**Your instructions:**
Repeat the lines from the line with "wire [31:0] dmem_rdata" to the line with "export LEC_CHECK = 0" in the listing below, keeping both end lines and adding nothing.

**Working data:**
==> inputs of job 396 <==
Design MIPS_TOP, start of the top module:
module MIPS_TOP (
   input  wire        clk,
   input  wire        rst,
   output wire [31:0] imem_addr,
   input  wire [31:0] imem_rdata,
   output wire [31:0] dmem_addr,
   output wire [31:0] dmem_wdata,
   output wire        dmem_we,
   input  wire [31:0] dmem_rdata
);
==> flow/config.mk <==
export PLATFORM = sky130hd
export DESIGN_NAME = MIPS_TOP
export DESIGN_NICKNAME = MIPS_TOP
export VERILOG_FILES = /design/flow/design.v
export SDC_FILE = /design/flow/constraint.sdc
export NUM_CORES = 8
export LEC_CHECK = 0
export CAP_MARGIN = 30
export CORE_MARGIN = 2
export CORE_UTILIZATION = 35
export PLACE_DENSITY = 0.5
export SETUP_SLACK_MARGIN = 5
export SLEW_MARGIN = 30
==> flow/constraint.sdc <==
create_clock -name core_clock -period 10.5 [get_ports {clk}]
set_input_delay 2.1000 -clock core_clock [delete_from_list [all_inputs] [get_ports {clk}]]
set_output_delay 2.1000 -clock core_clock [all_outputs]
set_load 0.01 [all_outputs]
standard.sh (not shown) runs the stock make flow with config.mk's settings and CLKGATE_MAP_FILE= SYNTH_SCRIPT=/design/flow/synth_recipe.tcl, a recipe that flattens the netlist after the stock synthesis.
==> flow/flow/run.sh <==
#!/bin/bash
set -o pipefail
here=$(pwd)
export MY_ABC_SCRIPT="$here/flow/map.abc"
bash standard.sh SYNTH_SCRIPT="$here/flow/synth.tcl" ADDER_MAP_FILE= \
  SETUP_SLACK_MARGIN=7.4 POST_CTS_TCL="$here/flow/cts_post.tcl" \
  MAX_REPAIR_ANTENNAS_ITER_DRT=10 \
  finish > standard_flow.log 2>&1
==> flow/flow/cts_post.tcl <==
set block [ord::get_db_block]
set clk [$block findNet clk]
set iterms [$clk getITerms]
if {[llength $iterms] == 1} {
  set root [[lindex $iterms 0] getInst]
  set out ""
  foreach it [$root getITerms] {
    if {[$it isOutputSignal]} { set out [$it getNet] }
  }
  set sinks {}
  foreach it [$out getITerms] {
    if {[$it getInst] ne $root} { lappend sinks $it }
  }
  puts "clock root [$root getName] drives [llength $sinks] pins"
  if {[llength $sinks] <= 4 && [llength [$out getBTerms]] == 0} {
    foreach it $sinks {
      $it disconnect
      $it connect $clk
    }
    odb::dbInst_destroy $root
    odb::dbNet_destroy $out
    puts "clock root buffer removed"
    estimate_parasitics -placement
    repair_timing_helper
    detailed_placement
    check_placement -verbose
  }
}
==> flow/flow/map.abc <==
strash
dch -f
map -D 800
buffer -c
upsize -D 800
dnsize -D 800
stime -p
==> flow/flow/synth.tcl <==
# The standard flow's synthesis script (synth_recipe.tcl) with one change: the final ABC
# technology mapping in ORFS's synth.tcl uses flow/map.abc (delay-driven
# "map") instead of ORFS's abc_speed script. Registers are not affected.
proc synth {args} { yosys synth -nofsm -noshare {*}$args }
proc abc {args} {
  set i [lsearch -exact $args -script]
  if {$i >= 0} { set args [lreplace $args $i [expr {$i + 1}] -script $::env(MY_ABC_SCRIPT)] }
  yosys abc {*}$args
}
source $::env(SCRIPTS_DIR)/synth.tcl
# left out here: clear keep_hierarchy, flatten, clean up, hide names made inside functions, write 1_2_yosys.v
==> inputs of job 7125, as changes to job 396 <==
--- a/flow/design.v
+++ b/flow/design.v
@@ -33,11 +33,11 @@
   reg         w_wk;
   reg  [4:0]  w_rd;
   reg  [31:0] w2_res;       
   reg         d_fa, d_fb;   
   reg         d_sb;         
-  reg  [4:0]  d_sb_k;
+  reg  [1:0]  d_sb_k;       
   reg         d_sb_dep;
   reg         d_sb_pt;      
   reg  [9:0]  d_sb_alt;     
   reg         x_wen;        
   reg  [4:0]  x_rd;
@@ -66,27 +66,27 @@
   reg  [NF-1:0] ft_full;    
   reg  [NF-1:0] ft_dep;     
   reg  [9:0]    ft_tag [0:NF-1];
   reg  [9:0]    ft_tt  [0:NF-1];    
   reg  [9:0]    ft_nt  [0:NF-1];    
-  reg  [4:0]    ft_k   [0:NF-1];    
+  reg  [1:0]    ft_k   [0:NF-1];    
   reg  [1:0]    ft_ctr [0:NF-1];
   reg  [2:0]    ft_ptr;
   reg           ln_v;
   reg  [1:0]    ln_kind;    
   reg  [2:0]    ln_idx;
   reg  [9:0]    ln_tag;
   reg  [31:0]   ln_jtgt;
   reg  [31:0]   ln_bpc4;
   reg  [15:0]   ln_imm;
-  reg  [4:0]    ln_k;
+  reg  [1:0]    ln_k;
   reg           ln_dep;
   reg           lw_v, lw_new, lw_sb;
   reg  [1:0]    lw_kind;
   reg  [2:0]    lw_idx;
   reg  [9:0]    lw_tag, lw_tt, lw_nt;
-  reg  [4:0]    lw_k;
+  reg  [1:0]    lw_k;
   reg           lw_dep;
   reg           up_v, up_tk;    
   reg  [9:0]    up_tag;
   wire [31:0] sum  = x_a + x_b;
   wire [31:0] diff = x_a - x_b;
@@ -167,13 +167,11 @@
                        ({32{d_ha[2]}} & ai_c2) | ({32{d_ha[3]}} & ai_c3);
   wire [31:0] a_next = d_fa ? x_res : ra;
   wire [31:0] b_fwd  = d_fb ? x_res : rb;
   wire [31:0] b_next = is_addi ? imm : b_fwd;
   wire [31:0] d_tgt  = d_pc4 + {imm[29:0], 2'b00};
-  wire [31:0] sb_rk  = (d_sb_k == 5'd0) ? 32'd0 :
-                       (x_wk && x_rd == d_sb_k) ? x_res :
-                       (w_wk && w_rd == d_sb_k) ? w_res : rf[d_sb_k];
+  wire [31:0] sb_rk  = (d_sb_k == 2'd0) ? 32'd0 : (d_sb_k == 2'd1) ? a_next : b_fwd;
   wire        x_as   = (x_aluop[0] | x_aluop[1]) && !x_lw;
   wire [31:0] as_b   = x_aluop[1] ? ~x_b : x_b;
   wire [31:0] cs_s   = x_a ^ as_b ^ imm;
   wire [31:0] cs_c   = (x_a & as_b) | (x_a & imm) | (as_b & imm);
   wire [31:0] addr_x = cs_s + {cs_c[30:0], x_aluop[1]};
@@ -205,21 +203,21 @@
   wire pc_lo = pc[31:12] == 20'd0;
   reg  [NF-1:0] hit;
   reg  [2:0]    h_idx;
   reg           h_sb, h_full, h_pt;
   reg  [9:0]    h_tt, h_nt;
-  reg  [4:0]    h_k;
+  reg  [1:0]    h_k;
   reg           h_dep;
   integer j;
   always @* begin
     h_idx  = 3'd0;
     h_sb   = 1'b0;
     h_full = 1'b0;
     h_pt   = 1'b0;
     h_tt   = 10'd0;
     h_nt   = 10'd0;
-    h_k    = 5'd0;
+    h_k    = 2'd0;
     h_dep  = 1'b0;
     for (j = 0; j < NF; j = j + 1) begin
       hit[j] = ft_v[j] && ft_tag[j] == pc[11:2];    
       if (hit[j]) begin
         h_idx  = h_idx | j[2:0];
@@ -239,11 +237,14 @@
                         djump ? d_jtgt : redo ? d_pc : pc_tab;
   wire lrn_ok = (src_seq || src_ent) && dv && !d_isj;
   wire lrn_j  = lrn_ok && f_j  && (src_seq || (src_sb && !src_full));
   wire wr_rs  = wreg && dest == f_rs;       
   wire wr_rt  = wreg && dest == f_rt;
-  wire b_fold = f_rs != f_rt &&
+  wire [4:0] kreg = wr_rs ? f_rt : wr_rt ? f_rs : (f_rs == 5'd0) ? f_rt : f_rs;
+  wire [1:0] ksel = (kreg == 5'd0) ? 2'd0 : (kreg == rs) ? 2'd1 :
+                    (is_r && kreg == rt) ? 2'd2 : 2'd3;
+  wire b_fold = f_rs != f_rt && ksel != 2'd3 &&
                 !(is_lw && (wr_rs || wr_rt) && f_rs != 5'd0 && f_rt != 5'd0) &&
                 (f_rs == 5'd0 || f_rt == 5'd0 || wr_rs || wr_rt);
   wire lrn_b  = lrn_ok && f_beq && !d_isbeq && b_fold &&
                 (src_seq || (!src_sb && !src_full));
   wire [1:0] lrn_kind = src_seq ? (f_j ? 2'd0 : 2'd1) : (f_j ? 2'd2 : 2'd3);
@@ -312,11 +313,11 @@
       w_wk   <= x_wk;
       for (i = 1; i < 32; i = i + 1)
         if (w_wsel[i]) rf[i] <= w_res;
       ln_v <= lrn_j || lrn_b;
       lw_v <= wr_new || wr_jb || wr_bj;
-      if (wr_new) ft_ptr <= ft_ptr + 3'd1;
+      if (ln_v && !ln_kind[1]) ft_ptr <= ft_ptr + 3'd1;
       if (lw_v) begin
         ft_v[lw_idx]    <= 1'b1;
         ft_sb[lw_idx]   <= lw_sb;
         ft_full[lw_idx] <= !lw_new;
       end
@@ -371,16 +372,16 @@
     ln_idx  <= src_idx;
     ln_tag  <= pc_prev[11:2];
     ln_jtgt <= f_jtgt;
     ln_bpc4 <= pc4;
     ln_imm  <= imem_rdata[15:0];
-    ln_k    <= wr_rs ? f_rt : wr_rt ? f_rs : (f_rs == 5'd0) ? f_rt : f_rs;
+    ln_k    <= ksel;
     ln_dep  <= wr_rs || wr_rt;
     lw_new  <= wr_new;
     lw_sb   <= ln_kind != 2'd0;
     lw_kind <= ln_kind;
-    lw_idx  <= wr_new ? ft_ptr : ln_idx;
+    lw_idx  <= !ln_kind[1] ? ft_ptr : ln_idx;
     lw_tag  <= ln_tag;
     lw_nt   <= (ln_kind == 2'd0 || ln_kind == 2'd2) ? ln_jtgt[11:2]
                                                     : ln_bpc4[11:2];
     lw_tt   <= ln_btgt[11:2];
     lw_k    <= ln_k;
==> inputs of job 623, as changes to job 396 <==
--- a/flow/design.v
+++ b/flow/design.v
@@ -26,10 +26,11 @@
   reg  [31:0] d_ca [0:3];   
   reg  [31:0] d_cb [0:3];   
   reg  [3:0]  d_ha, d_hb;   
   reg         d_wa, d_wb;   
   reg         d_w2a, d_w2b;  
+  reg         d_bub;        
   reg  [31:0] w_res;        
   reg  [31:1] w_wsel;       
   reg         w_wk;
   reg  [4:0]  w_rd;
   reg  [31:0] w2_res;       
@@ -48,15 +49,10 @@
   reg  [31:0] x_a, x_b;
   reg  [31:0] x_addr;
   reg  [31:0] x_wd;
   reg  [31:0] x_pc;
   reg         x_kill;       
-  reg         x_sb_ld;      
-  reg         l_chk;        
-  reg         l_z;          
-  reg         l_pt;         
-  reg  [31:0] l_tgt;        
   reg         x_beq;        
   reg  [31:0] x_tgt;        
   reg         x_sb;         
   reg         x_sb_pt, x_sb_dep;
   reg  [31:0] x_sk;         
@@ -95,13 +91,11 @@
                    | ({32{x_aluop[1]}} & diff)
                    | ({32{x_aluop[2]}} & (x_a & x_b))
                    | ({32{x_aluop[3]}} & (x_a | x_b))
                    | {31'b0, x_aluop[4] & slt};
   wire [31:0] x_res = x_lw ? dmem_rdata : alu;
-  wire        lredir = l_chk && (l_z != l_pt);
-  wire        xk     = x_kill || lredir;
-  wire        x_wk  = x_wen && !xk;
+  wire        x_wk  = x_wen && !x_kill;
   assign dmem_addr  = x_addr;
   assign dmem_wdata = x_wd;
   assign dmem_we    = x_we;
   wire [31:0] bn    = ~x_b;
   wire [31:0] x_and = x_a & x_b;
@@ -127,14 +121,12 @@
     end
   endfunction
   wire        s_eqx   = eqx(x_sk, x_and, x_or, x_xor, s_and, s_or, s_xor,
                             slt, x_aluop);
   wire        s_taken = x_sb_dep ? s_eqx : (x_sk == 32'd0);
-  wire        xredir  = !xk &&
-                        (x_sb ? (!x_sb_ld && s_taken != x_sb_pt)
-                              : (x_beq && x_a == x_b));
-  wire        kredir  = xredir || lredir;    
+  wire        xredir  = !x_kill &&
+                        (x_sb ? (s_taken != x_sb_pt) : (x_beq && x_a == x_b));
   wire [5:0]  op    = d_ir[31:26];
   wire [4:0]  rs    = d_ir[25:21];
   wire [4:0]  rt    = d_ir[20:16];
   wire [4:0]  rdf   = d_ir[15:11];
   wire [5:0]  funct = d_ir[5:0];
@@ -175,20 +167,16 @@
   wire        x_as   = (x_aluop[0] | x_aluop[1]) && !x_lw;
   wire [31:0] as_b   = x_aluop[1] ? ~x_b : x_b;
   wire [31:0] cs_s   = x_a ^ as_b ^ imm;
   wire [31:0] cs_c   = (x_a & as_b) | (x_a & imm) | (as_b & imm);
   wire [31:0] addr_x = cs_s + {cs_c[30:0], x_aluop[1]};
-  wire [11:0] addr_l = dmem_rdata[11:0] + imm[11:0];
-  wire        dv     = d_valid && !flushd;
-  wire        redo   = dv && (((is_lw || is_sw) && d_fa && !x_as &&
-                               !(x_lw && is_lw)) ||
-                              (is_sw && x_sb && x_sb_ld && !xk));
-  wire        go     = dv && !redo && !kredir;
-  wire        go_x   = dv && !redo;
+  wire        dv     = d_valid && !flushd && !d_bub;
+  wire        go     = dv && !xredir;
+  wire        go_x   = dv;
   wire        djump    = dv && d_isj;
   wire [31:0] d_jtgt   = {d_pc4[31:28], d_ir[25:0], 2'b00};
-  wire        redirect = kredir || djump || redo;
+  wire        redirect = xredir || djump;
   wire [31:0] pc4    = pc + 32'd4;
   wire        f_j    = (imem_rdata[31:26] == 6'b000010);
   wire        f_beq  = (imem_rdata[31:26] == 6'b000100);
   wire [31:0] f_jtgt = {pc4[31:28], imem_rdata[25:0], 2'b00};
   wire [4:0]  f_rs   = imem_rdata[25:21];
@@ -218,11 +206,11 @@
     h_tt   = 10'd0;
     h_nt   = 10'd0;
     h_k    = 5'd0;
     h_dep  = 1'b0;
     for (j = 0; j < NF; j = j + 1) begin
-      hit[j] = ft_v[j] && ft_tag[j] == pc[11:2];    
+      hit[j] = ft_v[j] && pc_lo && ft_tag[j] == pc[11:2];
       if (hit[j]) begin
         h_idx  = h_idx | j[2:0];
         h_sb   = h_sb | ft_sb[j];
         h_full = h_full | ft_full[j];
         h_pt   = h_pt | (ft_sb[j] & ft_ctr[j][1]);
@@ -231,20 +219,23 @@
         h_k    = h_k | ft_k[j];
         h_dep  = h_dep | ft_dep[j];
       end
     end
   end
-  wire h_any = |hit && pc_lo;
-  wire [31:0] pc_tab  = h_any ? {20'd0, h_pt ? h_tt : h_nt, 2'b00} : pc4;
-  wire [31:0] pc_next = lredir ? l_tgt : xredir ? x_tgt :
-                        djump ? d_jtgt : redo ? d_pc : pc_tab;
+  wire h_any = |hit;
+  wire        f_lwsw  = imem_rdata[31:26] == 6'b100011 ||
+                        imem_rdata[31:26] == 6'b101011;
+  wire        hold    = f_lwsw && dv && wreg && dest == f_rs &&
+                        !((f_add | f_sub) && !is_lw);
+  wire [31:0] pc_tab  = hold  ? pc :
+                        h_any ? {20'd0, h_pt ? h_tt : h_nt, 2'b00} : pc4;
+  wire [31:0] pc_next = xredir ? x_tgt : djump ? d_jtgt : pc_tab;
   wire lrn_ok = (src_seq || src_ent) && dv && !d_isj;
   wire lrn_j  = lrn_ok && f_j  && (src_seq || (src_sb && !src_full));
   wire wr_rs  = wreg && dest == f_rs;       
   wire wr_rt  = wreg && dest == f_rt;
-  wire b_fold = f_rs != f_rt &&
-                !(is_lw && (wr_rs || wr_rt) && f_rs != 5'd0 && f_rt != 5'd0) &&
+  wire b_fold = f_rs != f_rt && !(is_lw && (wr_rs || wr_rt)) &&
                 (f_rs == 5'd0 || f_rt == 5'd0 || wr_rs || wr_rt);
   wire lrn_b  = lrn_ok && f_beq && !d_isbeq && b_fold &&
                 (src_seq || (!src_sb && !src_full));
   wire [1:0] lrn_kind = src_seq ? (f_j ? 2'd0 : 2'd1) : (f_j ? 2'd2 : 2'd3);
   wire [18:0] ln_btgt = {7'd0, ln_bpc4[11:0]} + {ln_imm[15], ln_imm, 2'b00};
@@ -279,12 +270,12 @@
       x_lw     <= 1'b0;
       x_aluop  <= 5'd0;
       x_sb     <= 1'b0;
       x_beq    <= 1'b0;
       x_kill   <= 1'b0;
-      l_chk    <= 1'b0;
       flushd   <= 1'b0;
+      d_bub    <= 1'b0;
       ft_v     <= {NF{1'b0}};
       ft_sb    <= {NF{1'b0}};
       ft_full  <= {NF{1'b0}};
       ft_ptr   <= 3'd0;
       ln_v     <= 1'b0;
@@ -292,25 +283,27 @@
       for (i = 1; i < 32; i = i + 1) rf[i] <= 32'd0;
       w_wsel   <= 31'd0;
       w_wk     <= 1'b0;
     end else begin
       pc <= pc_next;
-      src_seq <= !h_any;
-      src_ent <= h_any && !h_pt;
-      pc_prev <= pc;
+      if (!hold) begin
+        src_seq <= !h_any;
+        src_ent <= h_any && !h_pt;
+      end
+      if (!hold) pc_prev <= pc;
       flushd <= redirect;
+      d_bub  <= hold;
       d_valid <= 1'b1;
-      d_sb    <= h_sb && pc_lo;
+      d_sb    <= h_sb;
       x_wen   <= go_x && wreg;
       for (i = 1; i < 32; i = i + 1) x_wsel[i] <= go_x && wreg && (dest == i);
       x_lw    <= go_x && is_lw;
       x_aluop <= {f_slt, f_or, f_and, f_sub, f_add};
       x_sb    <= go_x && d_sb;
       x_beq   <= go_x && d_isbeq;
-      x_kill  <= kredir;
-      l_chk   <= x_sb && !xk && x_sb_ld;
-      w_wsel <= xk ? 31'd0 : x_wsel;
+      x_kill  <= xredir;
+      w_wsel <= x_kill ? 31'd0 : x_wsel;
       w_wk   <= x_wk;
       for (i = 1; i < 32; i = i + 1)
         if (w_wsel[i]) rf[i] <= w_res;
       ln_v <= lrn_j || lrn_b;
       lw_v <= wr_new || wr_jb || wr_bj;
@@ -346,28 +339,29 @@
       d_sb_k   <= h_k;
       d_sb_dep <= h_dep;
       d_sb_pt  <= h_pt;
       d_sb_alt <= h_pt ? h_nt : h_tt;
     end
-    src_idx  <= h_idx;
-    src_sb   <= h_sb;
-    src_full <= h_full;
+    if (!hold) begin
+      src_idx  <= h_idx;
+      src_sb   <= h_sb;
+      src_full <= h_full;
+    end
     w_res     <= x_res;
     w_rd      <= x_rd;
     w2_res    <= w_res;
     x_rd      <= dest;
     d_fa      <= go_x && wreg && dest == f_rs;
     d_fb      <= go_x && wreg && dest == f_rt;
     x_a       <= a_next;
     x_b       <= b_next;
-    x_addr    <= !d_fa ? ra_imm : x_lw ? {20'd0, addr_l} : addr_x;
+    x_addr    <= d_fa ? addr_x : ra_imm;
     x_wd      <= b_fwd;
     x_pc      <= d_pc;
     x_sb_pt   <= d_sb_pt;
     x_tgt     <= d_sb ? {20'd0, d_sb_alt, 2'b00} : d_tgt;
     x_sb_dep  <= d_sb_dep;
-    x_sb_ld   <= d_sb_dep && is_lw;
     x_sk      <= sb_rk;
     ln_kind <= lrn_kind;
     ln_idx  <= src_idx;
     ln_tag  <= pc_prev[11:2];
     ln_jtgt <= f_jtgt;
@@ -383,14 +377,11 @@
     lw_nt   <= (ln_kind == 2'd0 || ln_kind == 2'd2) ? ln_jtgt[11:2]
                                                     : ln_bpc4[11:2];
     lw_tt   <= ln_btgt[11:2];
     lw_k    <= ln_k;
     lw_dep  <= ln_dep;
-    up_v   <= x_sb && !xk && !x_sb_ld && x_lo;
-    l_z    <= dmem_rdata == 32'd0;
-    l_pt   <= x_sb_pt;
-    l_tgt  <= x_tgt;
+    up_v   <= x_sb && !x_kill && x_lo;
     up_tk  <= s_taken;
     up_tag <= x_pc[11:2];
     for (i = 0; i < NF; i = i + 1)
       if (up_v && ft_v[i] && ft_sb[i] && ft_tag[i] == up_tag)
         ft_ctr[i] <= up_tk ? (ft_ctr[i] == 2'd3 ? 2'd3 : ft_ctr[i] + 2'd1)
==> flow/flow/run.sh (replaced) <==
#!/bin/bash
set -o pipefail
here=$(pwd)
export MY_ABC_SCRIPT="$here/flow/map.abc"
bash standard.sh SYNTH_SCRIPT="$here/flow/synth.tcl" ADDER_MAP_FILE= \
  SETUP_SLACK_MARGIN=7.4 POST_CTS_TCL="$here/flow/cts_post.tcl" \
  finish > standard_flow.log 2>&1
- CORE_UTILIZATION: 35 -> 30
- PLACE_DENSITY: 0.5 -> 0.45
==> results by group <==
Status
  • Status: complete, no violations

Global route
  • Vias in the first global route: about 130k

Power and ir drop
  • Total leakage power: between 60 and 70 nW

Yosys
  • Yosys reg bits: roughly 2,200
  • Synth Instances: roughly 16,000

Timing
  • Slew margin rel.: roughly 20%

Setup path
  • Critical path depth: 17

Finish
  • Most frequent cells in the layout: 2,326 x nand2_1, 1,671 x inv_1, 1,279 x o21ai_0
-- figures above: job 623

**Answer:**
   input  wire [31:0] dmem_rdata
);
==> flow/config.mk <==
export PLATFORM = sky130hd
export DESIGN_NAME = MIPS_TOP
export DESIGN_NICKNAME = MIPS_TOP
export VERILOG_FILES = /design/flow/design.v
export SDC_FILE = /design/flow/constraint.sdc
export NUM_CORES = 8
export LEC_CHECK = 0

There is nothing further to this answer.